Data plays a crucial role in training contemporary AI models, but much of the available public data will be exhausted in a few years, directing the world’s attention toward the massive decentralized private data. However, the privacy-sensitive nature of raw data and lack of incentive mechanism prevent these valuable data from being fully exploited. Here we propose inclusive and incentivized personalized federated learning (iPFL), which incentivizes data holders with diverse purposes to collaboratively train personalized models without revealing raw data. iPFL constructs a model-sharing market by solving a graph-based training optimization and incorporates an incentive mechanism based on game theory principles. Theoretical analysis shows that iPFL adheres to two key incentive properties: individual rationality and Incentive compatibility.

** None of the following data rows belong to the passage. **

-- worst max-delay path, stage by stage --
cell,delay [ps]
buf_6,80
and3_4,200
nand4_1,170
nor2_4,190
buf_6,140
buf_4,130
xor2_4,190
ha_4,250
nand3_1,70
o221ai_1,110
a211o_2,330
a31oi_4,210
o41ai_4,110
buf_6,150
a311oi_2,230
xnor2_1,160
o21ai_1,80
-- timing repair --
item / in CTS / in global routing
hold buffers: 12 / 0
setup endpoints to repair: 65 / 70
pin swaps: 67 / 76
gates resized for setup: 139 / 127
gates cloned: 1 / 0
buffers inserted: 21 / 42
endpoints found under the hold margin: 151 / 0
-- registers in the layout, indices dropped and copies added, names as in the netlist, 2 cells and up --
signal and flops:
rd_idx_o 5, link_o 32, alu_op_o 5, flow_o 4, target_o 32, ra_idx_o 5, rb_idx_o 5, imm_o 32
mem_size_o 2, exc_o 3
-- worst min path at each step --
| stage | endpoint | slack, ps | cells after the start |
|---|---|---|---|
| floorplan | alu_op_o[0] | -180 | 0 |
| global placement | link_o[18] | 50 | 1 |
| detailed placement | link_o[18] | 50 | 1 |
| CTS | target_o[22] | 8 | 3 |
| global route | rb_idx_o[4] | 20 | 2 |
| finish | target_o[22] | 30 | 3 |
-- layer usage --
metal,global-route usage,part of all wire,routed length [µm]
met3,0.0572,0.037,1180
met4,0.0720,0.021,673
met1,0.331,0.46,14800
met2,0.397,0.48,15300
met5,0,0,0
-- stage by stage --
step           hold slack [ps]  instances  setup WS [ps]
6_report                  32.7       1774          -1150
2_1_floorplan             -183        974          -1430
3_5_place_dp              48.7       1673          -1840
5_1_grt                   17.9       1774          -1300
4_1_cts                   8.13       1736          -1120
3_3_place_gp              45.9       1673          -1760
**src/rtl/rdo_pkg.sv**
```systemverilog
package rdo_pkg;
    localparam int WORD_W     = 16;
    localparam int CH_PER_DEV = 6;
    localparam int N_DEV      = 2;
    localparam int N_LANE     = 3;
    localparam int N_WORDS    = CH_PER_DEV * N_DEV;
    localparam int BITS_2L    = WORD_W * N_WORDS / 2;
    localparam int BITS_3L    = WORD_W * N_WORDS / 3;
    localparam int SLOT_W     = $clog2(N_WORDS);
    localparam int BIT_CNT_W  = $clog2(BITS_2L + 1);
    localparam int WIDX_W     = BIT_CNT_W - $clog2(WORD_W);

    typedef enum logic [2:0] {
        ST_IDLE,
        ST_CONV,
        ST_WAIT,
        ST_XFER,
        ST_DONE
    } rdo_state_e;
endpackage

```
**src/rtl/rdo_slot_map.sv**
```systemverilog
module rdo_slot_map
    import rdo_pkg::*;
#(
    parameter int LANE = 0
) (
    input  logic                three_lane_i,
    input  logic [WIDX_W-1:0]   word_idx_i,
    output logic [SLOT_W-1:0]   slot_o,
    output logic                valid_o
);
    int per;
    int dev;
    int k;
    int ch;

    always_comb begin
        per     = three_lane_i ? 2 : 3;
        dev     = (int'(word_idx_i) >= per) ? 1 : 0;
        k       = int'(word_idx_i) - dev * per;
        valid_o = 1'b1;
        ch      = 0;
        if (three_lane_i) begin
            ch = LANE * 2 + k;
        end else begin
            case (LANE)
                0:       ch = (k == 2) ? 4 : k;
                1:       ch = (k == 2) ? 5 : k + 2;
                default: valid_o = 1'b0;
            endcase
        end
        if (dev >= N_DEV) valid_o = 1'b0;
        slot_o = SLOT_W'(dev * CH_PER_DEV + ch);
    end
endmodule

```
**src/rtl/rdo_lane_shift.sv**
```systemverilog
module rdo_lane_shift #(
    parameter int W = 16
) (
    input  logic         clk,
    input  logic         rst_n,
    input  logic         en_i,
    input  logic         din_i,
    output logic [W-1:0] word_o
);
    logic [W-2:0] sh_d, sh_q;

    assign word_o = {sh_q, din_i};

    always_comb begin
        sh_d = sh_q;
        if (en_i) sh_d = word_o[W-2:0];
    end

    always_ff @(posedge clk or negedge rst_n) begin
        if (!rst_n) sh_q <= '0;
        else        sh_q <= sh_d;
    end
endmodule

```
**src/rtl/daisy_readout_ctrl.sv**
```systemverilog
module daisy_readout_ctrl
    import rdo_pkg::*;
#(
    parameter int HALF_DIV = 2,
    parameter int CONV_CYC = 4
) (
    input  logic                        clk,
    input  logic                        rst_n,
    input  logic                        start_i,
    input  logic                        busy_i,
    input  logic                        lanes3_i,
    input  logic [N_LANE-1:0]           lane_din_i,
    output logic                        convst_o,
    output logic                        cs_n_o,
    output logic                        sclk_o,
    output logic [N_WORDS*WORD_W-1:0]   result_o,
    output logic                        done_o
);
    localparam int DIV_W  = $clog2(HALF_DIV + 1);
    localparam int CONV_W = $clog2(CONV_CYC + 1);

    typedef struct packed {
        rdo_state_e                           state;
        logic [DIV_W-1:0]                     div;
        logic [CONV_W-1:0]                    conv_cnt;
        logic                                 busy_seen;
        logic                                 three_lane;
        logic [BIT_CNT_W-1:0]                 bit_cnt;
        logic                                 sclk;
        logic                                 cs_n;
        logic                                 convst;
        logic                                 done;
        logic [N_WORDS-1:0][WORD_W-1:0]       res;
    } ctrl_t;

    ctrl_t d, q;

    logic                          phase_end;
    logic                          sample_en;
    logic                          word_end;
    logic [BIT_CNT_W-1:0]          frame_bits;
    logic [WIDX_W-1:0]             word_idx;
    logic [N_LANE-1:0][WORD_W-1:0] lane_word;
    logic [N_LANE-1:0][SLOT_W-1:0] lane_slot;
    logic [N_LANE-1:0]             lane_valid;

    assign phase_end  = (q.div == DIV_W'(HALF_DIV - 1));
    assign sample_en  = (q.state == ST_XFER) && q.sclk && phase_end;
    assign word_end   = sample_en && (q.bit_cnt[$clog2(WORD_W)-1:0] == '1);
    assign word_idx   = q.bit_cnt[BIT_CNT_W-1:$clog2(WORD_W)];
    assign frame_bits = q.three_lane ? BIT_CNT_W'(BITS_3L) : BIT_CNT_W'(BITS_2L);

    for (genvar l = 0; l < N_LANE; l++) begin : g_lane
        rdo_lane_shift #(.W(WORD_W)) u_shift (
            .clk    (clk),
            .rst_n  (rst_n),
            .en_i   (sample_en),
            .din_i  (lane_din_i[l]),
            .word_o (lane_word[l])
        );
        rdo_slot_map #(.LANE(l)) u_map (
            .three_lane_i (q.three_lane),
            .word_idx_i   (word_idx),
            .slot_o       (lane_slot[l]),
            .valid_o      (lane_valid[l])
        );
    end

    always_comb begin
        d      = q;
        d.done = 1'b0;
        case (q.state)
            ST_IDLE: begin
                if (start_i) begin
                    d.state      = ST_CONV;
                    d.convst     = 1'b1;
                    d.conv_cnt   = '0;
                    d.busy_seen  = 1'b0;
                    d.three_lane = lanes3_i;
                end
            end
            ST_CONV: begin
                if (busy_i) d.busy_seen = 1'b1;
                if (q.conv_cnt == CONV_W'(CONV_CYC - 1)) begin
                    d.convst = 1'b0;
                    d.state  = ST_WAIT;
                end else begin
                    d.conv_cnt = q.conv_cnt + 1'b1;
                end
            end
            ST_WAIT: begin
                if (busy_i) begin
                    d.busy_seen = 1'b1;
                end else if (q.busy_seen) begin
                    d.state   = ST_XFER;
                    d.cs_n    = 1'b0;
                    d.sclk    = 1'b1;
                    d.div     = '0;
                    d.bit_cnt = '0;
                end
            end
            ST_XFER: begin
                if (phase_end) begin
                    d.div = '0;
                    if (q.sclk) begin
                        d.sclk    = 1'b0;
                        d.bit_cnt = q.bit_cnt + 1'b1;
                        if (word_end) begin
                            for (int l = 0; l < N_LANE; l++) begin
                                if (lane_valid[l]) d.res[lane_slot[l]] = lane_word[l];
                            end
                        end
                    end else if (q.bit_cnt == frame_bits) begin
                        d.state = ST_DONE;
                        d.cs_n  = 1'b1;
                        d.sclk  = 1'b1;
                        d.done  = 1'b1;
                    end else begin
                        d.sclk = 1'b1;
                    end
                end else begin
                    d.div = q.div + 1'b1;
                end
            end
            ST_DONE: d.state = ST_IDLE;
            default: d.state = ST_IDLE;
        endcase
    end

    always_ff @(posedge clk or negedge rst_n) begin
        if (!rst_n) begin
            q.state      <= ST_IDLE;
            q.div        <= '0;
            q.conv_cnt   <= '0;
            q.busy_seen  <= 1'b0;
            q.three_lane <= 1'b0;
            q.bit_cnt    <= '0;
            q.sclk       <= 1'b1;
            q.cs_n       <= 1'b1;
            q.convst     <= 1'b0;
            q.done       <= 1'b0;
            q.res        <= '0;
        end else begin
            q <= d;
        end
    end

    assign convst_o = q.convst;
    assign cs_n_o   = q.cs_n;
    assign sclk_o   = q.sclk;
    assign done_o   = q.done;
    assign result_o = q.res;
endmodule

```
$ cat src/rtl/octdrv_sync.sv
module octdrv_sync #(
  parameter int WIDTH = 1,
  parameter int STAGES = 2,
  parameter logic [WIDTH-1:0] RESET_VAL = '0
) (
  input  logic             clk,
  input  logic             rst,
  input  logic [WIDTH-1:0] d,
  output logic [WIDTH-1:0] q
);
  logic [WIDTH-1:0] stage [STAGES];

  for (genvar g = 0; g < STAGES; g++) begin : g_stage
    always_ff @(posedge clk or posedge rst) begin
      if (rst) begin
        stage[g] <= RESET_VAL;
      end else begin
        if (g == 0) stage[g] <= d;
        else        stage[g] <= stage[(g == 0) ? 0 : g-1];
      end
    end
  end

  assign q = stage[STAGES-1];
endmodule

$ cat src/rtl/octdrv_ctrl.sv
module octdrv_ctrl
  import octdrv_pkg::*;
#(
  parameter int NUM_CH = 8
) (
  input  logic    clk,
  input  logic    rst,
  input  logic    csS,
  input  logic    sclkS,
  output strobe_t strb,
  output logic    selected
);
  localparam int CW = $clog2(NUM_CH);

  logic          csPrev, sclkPrev;
  logic [CW-1:0] bitCnt;
  logic          anyBits;
  logic          csFall, csRise, sclkFall;

  assign csFall   = csPrev & ~csS;
  assign csRise   = ~csPrev & csS;
  assign sclkFall = sclkPrev & ~sclkS;
  assign selected = ~csS & ~csPrev;

  always_comb begin
    strb.loadStatus = csFall;
    strb.shiftIn    = sclkFall & selected;
    strb.commit     = csRise & anyBits & (bitCnt == '0);
  end

  always_ff @(posedge clk or posedge rst) begin
    if (rst) begin
      csPrev   <= 1'b1;
      sclkPrev <= 1'b0;
      bitCnt   <= '0;
      anyBits  <= 1'b0;
    end else begin
      csPrev   <= csS;
      sclkPrev <= sclkS;
      if (csFall) begin
        bitCnt  <= '0;
        anyBits <= 1'b0;
      end else if (strb.shiftIn) begin
        bitCnt  <= bitCnt + 1'b1;
        anyBits <= 1'b1;
      end
    end
  end
endmodule

$ cat src/rtl/octdrv_dp.sv
module octdrv_dp
  import octdrv_pkg::*;
#(
  parameter int NUM_CH = 8,
  parameter int NUM_DIRECT = 2
) (
  input  logic                  clk,
  input  logic                  rst,
  input  strobe_t               strb,
  input  logic                  sdiS,
  input  logic [NUM_DIRECT-1:0] dirN,
  input  logic [NUM_CH-1:0]     faultOn,
  input  logic [NUM_CH-1:0]     faultOff,
  output logic [NUM_CH-1:0]     chanEn,
  output logic [NUM_CH-1:0]     latchQ,
  output logic                  sdo
);
  logic [NUM_CH-1:0] shiftQ;
  logic [NUM_CH-1:0] status;

  assign status = (chanEn & faultOn) | (~chanEn & faultOff);
  assign sdo    = shiftQ[NUM_CH-1];

  always_ff @(posedge clk or posedge rst) begin
    if (rst) begin
      shiftQ <= '0;
      latchQ <= '0;
    end else begin
      if (strb.loadStatus)   shiftQ <= status;
      else if (strb.shiftIn) shiftQ <= {shiftQ[NUM_CH-2:0], sdiS};
      if (strb.commit)       latchQ <= shiftQ;
    end
  end

  for (genvar g = 0; g < NUM_CH; g++) begin : g_chan
    if (g < NUM_DIRECT) begin : g_direct
      assign chanEn[g] = ~rst & (latchQ[g] | ~dirN[(g < NUM_DIRECT) ? g : 0]);
    end else begin : g_serial
      assign chanEn[g] = ~rst & latchQ[g];
    end
  end
endmodule

$ cat src/rtl/spi_octal_driver.sv
module spi_octal_driver
  import octdrv_pkg::*;
#(
  parameter int NUM_CH = 8,
  parameter int NUM_DIRECT = 2,
  parameter int SYNC_STAGES = 2
) (
  input  logic                  clk,
  input  logic                  rstN,
  input  logic                  uvRstN,
  input  logic                  csN,
  input  logic                  sclk,
  input  logic                  sdi,
  output logic                  sdo,
  output logic                  sdoOe,
  input  logic [NUM_DIRECT-1:0] dirN,
  input  logic [NUM_CH-1:0]     faultOn,
  input  logic [NUM_CH-1:0]     faultOff,
  output logic [NUM_CH-1:0]     chanEn
);
  logic              rst;
  logic              csS, sclkS, sdiS;
  strobe_t           strb;
  logic [NUM_CH-1:0] latchQ;

  assign rst = ~rstN | ~uvRstN;

  octdrv_sync #(.WIDTH(3), .STAGES(SYNC_STAGES), .RESET_VAL(3'b100)) u_sync (
    .clk(clk), .rst(rst), .d({csN, sclk, sdi}), .q({csS, sclkS, sdiS})
  );

  octdrv_ctrl #(.NUM_CH(NUM_CH)) u_ctrl (
    .clk(clk), .rst(rst), .csS(csS), .sclkS(sclkS), .strb(strb), .selected(sdoOe)
  );

  octdrv_dp #(.NUM_CH(NUM_CH), .NUM_DIRECT(NUM_DIRECT)) u_dp (
    .clk(clk), .rst(rst), .strb(strb), .sdiS(sdiS), .dirN(dirN),
    .faultOn(faultOn), .faultOff(faultOff), .chanEn(chanEn), .latchQ(latchQ), .sdo(sdo)
  );
endmodule

$ cat config.mk
export PLATFORM = sky130hd
export DESIGN_NAME = spi_octal_driver
export DESIGN_NICKNAME = d
export VERILOG_FILES = /design/src/rtl/octdrv_pkg.sv /design/src/rtl/octdrv_sync.sv /design/src/rtl/octdrv_ctrl.sv /design/src/rtl/octdrv_dp.sv /design/src/rtl/spi_octal_driver.sv
export SDC_FILE = /design/constraint.sdc
export NUM_CORES = 1
export LEC_CHECK = 0
export ABC_AREA = 1
export BUFFER_PORTS_ARGS = -buffer_cell sky130_fd_sc_hd__buf_4
export CORE_MARGIN = 2
export CORE_UTILIZATION = 35
export DETAILED_ROUTE_END_ITERATION = 12
export PLACE_DENSITY_LB_ADDON = 0.3
export SLEW_MARGIN = 40
export SYNTH_ARGS = -nofsm -noshare
export SYNTH_HDL_FRONTEND = slang
export SYNTH_SLANG_ARGS = --single-unit
$ cat constraint.sdc
create_clock -name clk -period 1.6 [get_ports clk]
set_clock_uncertainty 0.1 [all_clocks]
set_input_delay 0.32 -clock clk [delete_from_list [all_inputs] [get_ports clk]]
set_output_delay 0.32 -clock clk [all_outputs]
set_load 0.03 [all_outputs]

Empirical studies on eleven AI tasks (e.g., large language models’ instruction-following tasks) demonstrate that iPFL consistently achieves the highest economic utility, and better or comparable model performance compared to baseline methods.

Suggested Citation

  • Enpei Zhang & Jingyi Chai & Rui Ye & Yanfeng Wang & Siheng Chen, 2025. "Incentivizing inclusive contributions in model sharing markets," Nature Communications, Nature, vol. 16(1), pages 1-12, December.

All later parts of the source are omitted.